Over the past 10 days since Sloan was born, the one pearl of wisdom that pretty much everyone told us leading up to her birth has proved 100% true: Our lives will change forever.
Yes, it is true. Our lives are so completely different now. In fact, the comparison is pretty much night and day. Although it hasn’t even been a week and a half yet, the days when we lived a carefree existence where we just worried about ourselves seem so long ago.
When family and friends told me that life would never be the same again, they pretty much left it at that. They didn’t really elaborate. I now know why. The condition and responsibility of being a parent is kind of indescribable. Sure, you can describe the physical ways that being a new parent will alter your life (changing diapers, staying up all night, going to appointments, etc.) but those tasks don’t nearly measure up to what takes over in your heart and mind.
However, like I said, it is tough to explain.
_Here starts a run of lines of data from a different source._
Background: an optimization exercise with open tools, aiming at small area, a short achievable clock period and few clock cycles per item. Do not read the settings as production practice. RTL that was checked went through simulation tests only; none was proved equivalent to the original. Power figures rest on the tool's default switching activity, not on a simulated workload.

## old
==> flow/design.v <==
module nn_frame_classifier #(
    parameter  int ROW_BITS    = 7,
    parameter  int NUM_ROWS    = 28,
    parameter  int NUM_CLASSES = 10,
    parameter  int CLASS_W     = 4,
    parameter  int FCNT_W      = 8,
    localparam int IMG_BITS    = ROW_BITS * NUM_ROWS,
    localparam int SCORE_W     = $clog2(IMG_BITS + 1)
) (
    input  logic                            clk,
    input  logic                            rst,
    input  logic [ROW_BITS-1:0]             row_in,
    input  logic                            row_valid,
    output logic                            row_ready,
    input  logic                            frame_abort,
    input  logic [NUM_CLASSES*IMG_BITS-1:0] templates,
    output logic                            result_valid,
    input  logic                            result_ack,
    output logic [CLASS_W-1:0]              class_out,
    output logic [SCORE_W-1:0]              class_score,
    output logic                            busy,
    output logic [FCNT_W-1:0]               frame_count
);
    localparam int RC_W = (NUM_ROWS > 1) ? $clog2(NUM_ROWS) : 1;
    localparam logic [RC_W-1:0] LAST_ROW = RC_W'(NUM_ROWS - 1);
    localparam int POP_W = $clog2(ROW_BITS + 1);
    logic                loading;    
    logic                fin;        
    logic                hold;       
    logic [RC_W-1:0]     row_cnt;
    logic                pv;         
    logic                pfirst;     
    logic [POP_W-1:0]    pop [NUM_CLASSES];
    logic [SCORE_W-1:0]  acc [NUM_CLASSES];
    logic                row_accept;
    assign row_ready    = loading && !rst;
    assign result_valid = hold;
    assign busy         = !(row_ready || result_valid);
    assign row_accept = loading && row_valid && !frame_abort && !rst;
    logic [NUM_ROWS-1:0] row_oh;
    always_comb begin
        for (int r = 0; r < NUM_ROWS; r++) row_oh[r] = (row_cnt == RC_W'(r));
    end
    logic [NUM_ROWS-1:0] tcol [NUM_CLASSES][ROW_BITS];
    always_comb begin
        for (int c = 0; c < NUM_CLASSES; c++) begin
            for (int i = 0; i < ROW_BITS; i++) begin
                for (int r = 0; r < NUM_ROWS; r++) begin
                    tcol[c][i][r] = templates[c*IMG_BITS + r*ROW_BITS + i];
                end
            end
        end
    end
    logic [ROW_BITS-1:0] tpl_row [NUM_CLASSES];
    logic [ROW_BITS-1:0] match   [NUM_CLASSES];
    logic [POP_W-1:0]    pop_d   [NUM_CLASSES];
    always_comb begin
        for (int c = 0; c < NUM_CLASSES; c++) begin
            for (int i = 0; i < ROW_BITS; i++) begin
                tpl_row[c][i] = |(tcol[c][i] & row_oh);
            end
            match[c] = ~(row_in ^ tpl_row[c]);
            pop_d[c] = '0;
            for (int i = 0; i < ROW_BITS; i++) begin
                pop_d[c] = pop_d[c] + POP_W'(match[c][i]);
            end
        end
    end
    logic [SCORE_W-1:0] score [NUM_CLASSES];
    always_comb begin
        for (int c = 0; c < NUM_CLASSES; c++) begin
            score[c] = (pfirst ? SCORE_W'(0) : acc[c]) + SCORE_W'(pop[c]);
        end
    end
    always_ff @(posedge clk) begin
        for (int c = 0; c < NUM_CLASSES; c++) begin
            pop[c] <= pop_d[c];
        end
        if (pv) begin
            for (int c = 0; c < NUM_CLASSES; c++) begin
                acc[c] <= score[c];
            end
        end
    end
    always_ff @(posedge clk) begin
        if (rst) begin
            pv     <= 1'b0;
            pfirst <= 1'b0;
        end else begin
            pv     <= row_accept;
            pfirst <= (row_cnt == '0);
        end
    end
    always_ff @(posedge clk) begin
        if (rst) begin
            loading     <= 1'b1;
            fin         <= 1'b0;
            hold        <= 1'b0;
            row_cnt     <= '0;
            frame_count <= '0;
        end else if (frame_abort) begin
            loading <= 1'b1;
            fin     <= 1'b0;
            hold    <= 1'b0;
            row_cnt <= '0;
        end else if (loading) begin
            if (row_valid) begin
                if (row_cnt == LAST_ROW) begin
                    row_cnt <= '0;
                    loading <= 1'b0;
                    fin     <= 1'b1;
                end else begin
                    row_cnt <= row_cnt + RC_W'(1);
                end
            end
        end else if (fin) begin
            fin  <= 1'b0;
            hold <= 1'b1;
        end else if (hold && result_ack) begin
            hold        <= 1'b0;
            loading     <= 1'b1;
            frame_count <= frame_count + FCNT_W'(1);
        end
    end
    function automatic logic ge_f(input logic [SCORE_W-1:0] a, input logic [SCORE_W-1:0] b);
        logic r;
        r = 1'b1;
        for (int k = 0; k < SCORE_W; k++) begin
            r = (a[k] & ~b[k]) | (a[k] & r) | (~b[k] & r);
        end
        ge_f = r;
    endfunction
    logic                   ge [NUM_CLASSES][NUM_CLASSES];
    logic [NUM_CLASSES-1:0] win;
    logic [CLASS_W-1:0]     win_cls;
    logic [SCORE_W-1:0]     win_score;
    always_comb begin
        for (int a = 0; a < NUM_CLASSES; a++) begin
            for (int b = 0; b < NUM_CLASSES; b++) begin
                ge[a][b] = ge_f(score[a], score[b]);
            end
        end
        for (int c = 0; c < NUM_CLASSES; c++) begin
            win[c] = 1'b1;
            for (int j = 0; j < NUM_CLASSES; j++) begin
                if (j < c) win[c] = win[c] & !ge[j][c];
                if (j > c) win[c] = win[c] & ge[c][j];
            end
        end
        win_cls   = '0;
        win_score = '0;
        for (int c = 0; c < NUM_CLASSES; c++) begin
            win_cls   = win_cls   | (win[c] ? CLASS_W'(c) : '0);
            win_score = win_score | (win[c] ? score[c]    : '0);
        end
    end
    always_ff @(posedge clk) begin
        if (fin) begin
            class_out   <= win_cls;
            class_score <= win_score;
        end
    end
endmodule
Here is just a crude example of the thinking that is so hard to describe. The last full day we were in the hospital, I slipped out for 30 minutes so I could swing by my office real fast and pick up a flash drive I would need during the week I would be on leave. I got to campus, parked my car, and walked into the building I work in. Although everything was intact and the exact same from when I left it the day I dashed off to be with Sidney at the hospital, it felt completely different. My computer, my papers, my office supplies seemed to radiate a different vibe. The air in my office didn’t feel the same. The equipment in my office and throughout the building didn’t seem as important. Although Sloan was in the hospital a couple miles away, her birth had changed my outlook on everything, even the way I felt in my office.
I have noticed something else as well. These last several nights after I have been up with Sloan in the wee hours and then put her down, I couldn’t just close my eyes and go right back to sleep. Although sleep deprived and tired, my body and heart wouldn’t let me just immediately doze off like if I had gotten up in the middle of the night to adjust the air conditioning or get a bottle of water. I just couldn’t do it. Rather, I was thinking about how I am now a dad and I have a little girl in the bassinet right next to our bed who depends on me for everything and is the center of my world.
Life has so much more of a purpose now. Even though this “purpose” brings with it a lot more pressure, we wouldn’t want it any other way. This will be the greatest chapter of our lives and my wife and I couldn’t be happier to write it. Don’t Blink.